From "A Matter of Survival"
Photo by Artin Bakhan on Unsplash
The sky is a vast, red tent; the sun, a bare bulb hanging low on its eastern pole.
Surya wraps the scarf around her neck, tucks the ends into her jacket and pulls the top layer over her nose.
Cut from an old sari, the cotton smells of mothballs and the leather trunk from which her mother had tenderly lifted it last night. She had held it up to the light, then laid it across the bed, her hands smoothing the cerulean folds, slightly yellowed with time.
Surya should have covered her face with it before she stepped outside. How often had her mother warned her—her voice a cracked whisper, her chest heaving from the dust caking the insides of her lungs?
But she wanted to see the sun. Needed to feel its warmth on her skin.

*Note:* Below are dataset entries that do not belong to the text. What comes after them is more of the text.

## src/rtl/cc_level_sequencer_pkg.sv

```systemverilog
// Shared definitions for the track sequencer: FSM state encoding, phase
// numbering (the level ROM uses the same numbering), default phase lengths
// and a helper that picks the banner phase to replay after a crash.
package cc_level_sequencer_pkg;

   typedef enum logic [1:0] {
      ST_IDLE  = 2'd0,
      ST_RUN   = 2'd1,
      ST_CRASH = 2'd2,
      ST_WIN   = 2'd3
   } seq_state_t;

   localparam logic [2:0] PH_NONE = 3'd0;
   localparam logic [2:0] PH_BN1  = 3'd1;
   localparam logic [2:0] PH_LV1  = 3'd2;
   localparam logic [2:0] PH_BN2  = 3'd3;
   localparam logic [2:0] PH_LV2  = 3'd4;
   localparam logic [2:0] PH_BN3  = 3'd5;
   localparam logic [2:0] PH_LV3  = 3'd6;

   localparam int DEF_LEN_P1     = 8;
   localparam int DEF_LEN_P2     = 10;
   localparam int DEF_LEN_P3     = 8;
   localparam int DEF_LEN_P4     = 15;
   localparam int DEF_LEN_P5     = 8;
   localparam int DEF_LEN_P6     = 20;
   localparam int DEF_CRASH_HOLD = 4;

   // Odd phases are banners and replay themselves; a level falls back to the
   // banner that precedes it.
   function automatic logic [2:0] replay_phase(input logic [2:0] cur);
      if (cur == PH_NONE)
         return PH_BN1;
      return cur[0] ? cur : cur - 3'd1;
   endfunction

endpackage

```

## src/rtl/cc_level_sequencer_row_counter.sv

```systemverilog
// Row counter for the current phase.
//   i_clk, i_rst_n : clock, asynchronous active-low reset
//   i_clr          : clear to 0; together with i_en it restarts at row 1
//   i_en           : advance one row (holds at the terminal count)
//   i_len          : number of rows in the current phase
//   o_count        : current row index
//   o_tc           : terminal count, last row of the phase reached
module cc_level_sequencer_row_counter (
   input  logic       i_clk,
   input  logic       i_rst_n,
   input  logic       i_clr,
   input  logic       i_en,
   input  logic [4:0] i_len,
   output logic [4:0] o_count,
   output logic       o_tc
);

   logic [4:0] r_count;

   assign o_tc    = (r_count >= i_len);
   assign o_count = r_count;

   always_ff @(posedge i_clk or negedge i_rst_n) begin
      if (!i_rst_n)
         r_count <= 5'd0;
      else if (i_clr)
         r_count <= i_en ? 5'd1 : 5'd0;
      else if (i_en && !o_tc)
         r_count <= r_count + 5'd1;
   end

endmodule

```

## src/rtl/cc_level_sequencer.sv

```systemverilog
// Track sequencer upstream of the level ROM. Advances a row index within a
// phase on every unpaused scroll tick and strobes RowLoad so the matrix shift
// register samples the ROM row; handles start, pause, crash-restart and win.
//   CLOCK_50 / RESET_InLow : clock, asynchronous active-low reset
//   Tick/Start/Pause/Crash : control inputs (Tick is a 1-cycle pulse)
//   Current_Out (3)        : phase index, 0 = no track
//   Progress_Out (5)       : row index, 0 = blank row
//   RowLoad/PhaseDone/Win  : registered strobes / status
//
// state    | meaning
// ST_IDLE  | after reset, waiting for Start, no track
// ST_RUN   | scrolling; unpaused ticks advance rows and phases
// ST_CRASH | frozen for CRASH_HOLD unpaused ticks, then replay the banner
// ST_WIN   | last row of phase 6 passed, Win high until Start
module cc_level_sequencer
   import cc_level_sequencer_pkg::*;
#(
   parameter int LEN_P1     = DEF_LEN_P1,
   parameter int LEN_P2     = DEF_LEN_P2,
   parameter int LEN_P3     = DEF_LEN_P3,
   parameter int LEN_P4     = DEF_LEN_P4,
   parameter int LEN_P5     = DEF_LEN_P5,
   parameter int LEN_P6     = DEF_LEN_P6,
   parameter int CRASH_HOLD = DEF_CRASH_HOLD
) (
   input  logic       CC_LEVELSEQUENCER_CLOCK_50,
   input  logic       CC_LEVELSEQUENCER_RESET_InLow,
   input  logic       CC_LEVELSEQUENCER_Tick_In,
   input  logic       CC_LEVELSEQUENCER_Start_In,
   input  logic       CC_LEVELSEQUENCER_Pause_In,
   input  logic       CC_LEVELSEQUENCER_Crash_In,
   output logic [2:0] CC_LEVELSEQUENCER_Current_Out,
   output logic [4:0] CC_LEVELSEQUENCER_Progress_Out,
   output logic       CC_LEVELSEQUENCER_RowLoad_Out,
   output logic       CC_LEVELSEQUENCER_PhaseDone_Out,
   output logic       CC_LEVELSEQUENCER_Win_Out
);

   localparam logic [3:0] HOLD_LAST = 4'(CRASH_HOLD - 1);

   seq_state_t r_state;
   logic [2:0] r_current;
   logic [3:0] r_crash_cnt;
   logic       r_row_load;
   logic       r_phase_done;
   logic       r_win;

   logic [4:0] w_len;
   logic [4:0] w_count;
   logic       w_tc;
   logic       w_cnt_clr;
   logic       w_cnt_en;
   logic       w_tick_ok;

   assign w_tick_ok = CC_LEVELSEQUENCER_Tick_In & ~CC_LEVELSEQUENCER_Pause_In;

   always_comb begin
      w_len = 5'd0;
      case (r_current)
         PH_BN1:  w_len = 5'(LEN_P1);
         PH_LV1:  w_len = 5'(LEN_P2);
         PH_BN2:  w_len = 5'(LEN_P3);
         PH_LV2:  w_len = 5'(LEN_P4);
         PH_BN3:  w_len = 5'(LEN_P5);
         PH_LV3:  w_len = 5'(LEN_P6);
         default: w_len = 5'd0;
      endcase
   end

   // Row counter control mirrors the FSM decisions below; clr+en restarts
   // the counter at row 1 when moving into the next phase.
   always_comb begin
      w_cnt_clr = 1'b0;
      w_cnt_en  = 1'b0;
      case (r_state)
         ST_IDLE, ST_WIN: w_cnt_clr = CC_LEVELSEQUENCER_Start_In;
         ST_RUN: begin
            if (CC_LEVELSEQUENCER_Crash_In) begin
               w_cnt_clr = 1'b1;
            end else if (w_tick_ok) begin
               if (!w_tc) begin
                  w_cnt_en = 1'b1;
               end else begin
                  w_cnt_clr = 1'b1;
                  w_cnt_en  = (r_current < PH_LV3);
               end
            end
         end
         ST_CRASH: w_cnt_clr = w_tick_ok && (r_crash_cnt == HOLD_LAST);
         default: ;
      endcase
   end

   cc_level_sequencer_row_counter u_row_counter (
      .i_clk   (CC_LEVELSEQUENCER_CLOCK_50),
      .i_rst_n (CC_LEVELSEQUENCER_RESET_InLow),
      .i_clr   (w_cnt_clr),
      .i_en    (w_cnt_en),
      .i_len   (w_len),
      .o_count (w_count),
      .o_tc    (w_tc)
   );

   always_ff @(posedge CC_LEVELSEQUENCER_CLOCK_50 or negedge CC_LEVELSEQUENCER_RESET_InLow) begin
      if (!CC_LEVELSEQUENCER_RESET_InLow) begin
         r_state      <= ST_IDLE;
         r_current    <= PH_NONE;
         r_crash_cnt  <= 4'd0;
         r_row_load   <= 1'b0;
         r_phase_done <= 1'b0;
         r_win        <= 1'b0;
      end else begin
         r_row_load   <= 1'b0;
         r_phase_done <= 1'b0;
         case (r_state)
            ST_IDLE, ST_WIN: begin
               if (CC_LEVELSEQUENCER_Start_In) begin
                  r_state     <= ST_RUN;
                  r_current   <= PH_BN1;
                  r_crash_cnt <= 4'd0;
                  r_win       <= 1'b0;
               end
            end
            ST_RUN: begin
               if (CC_LEVELSEQUENCER_Crash_In) begin
                  r_state     <= ST_CRASH;
                  r_crash_cnt <= 4'd0;
               end else if (w_tick_ok) begin
                  if (!w_tc) begin
                     r_row_load <= 1'b1;
                  end else if (r_current < PH_LV3) begin
                     r_current    <= r_current + 3'd1;
                     r_row_load   <= 1'b1;
                     r_phase_done <= 1'b1;
                  end else begin
                     r_state      <= ST_WIN;
                     r_current    <= PH_NONE;
                     r_phase_done <= 1'b1;
                     r_win        <= 1'b1;
                  end
               end
            end
            ST_CRASH: begin
               if (w_tick_ok) begin
                  if (r_crash_cnt == HOLD_LAST) begin
                     r_state     <= ST_RUN;
                     r_current   <= replay_phase(r_current);
                     r_crash_cnt <= 4'd0;
                  end else begin
                     r_crash_cnt <= r_crash_cnt + 4'd1;
                  end
               end
            end
            default: r_state <= ST_IDLE;
         endcase
      end
   end

   assign CC_LEVELSEQUENCER_Current_Out   = r_current;
   assign CC_LEVELSEQUENCER_Progress_Out  = w_count;
   assign CC_LEVELSEQUENCER_RowLoad_Out   = r_row_load;
   assign CC_LEVELSEQUENCER_PhaseDone_Out = r_phase_done;
   assign CC_LEVELSEQUENCER_Win_Out       = r_win;

endmodule

```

It doesn’t matter that the light hardly seems to come from the sun at all. That everything, stretching towards the fugitive horizon, is covered by a scarlet haze.
This is better than the cold night, its starless depths muddied by the rolling clouds of dust that scatter the lights of the city looming above their settlement.
This, at least, feels like something … Something that laps at the tips of her fingers as she raises them to the sky and runs down her arms, pooling in her chest, where it rests—warm and pulsing.
Surya turns at the sound of footsteps, though she doesn’t have to. An unfortunate fall from a mango tree when he was a child left Jacob with a slightly crooked leg and a persistent limp that worsens during the rainy season.
Her eyes drift up from the rubber boots, past the cargo pants and jacket—stiff and rust-red at the seams where dust had worked itself into the stitching—and settle on his face.
“How much time I tell you bring yuh clothes fuh me wash?”
He smiles faintly, raises a hand as if to scratch his ear, and lets it fall back to his side where it fiddles with the tabs on his pants.
“And where yuh mask deh?”
A flash of panic crosses Jacob’s face. He pulls a balaclava from his pocket and tugs it over his head.
Surya rolls her eyes and turns towards the oil palms standing in endless formation, their tall crowns obscured by distance and haze.
“Man again…” she mutters, choosing not to dwell on the fact that she, too, had walked out into the morning unprotected.
She tightens the scarf, adjusts the straps of her haversack, and steps onto the access road without so much as a glance at Jacob, who falls in beside her.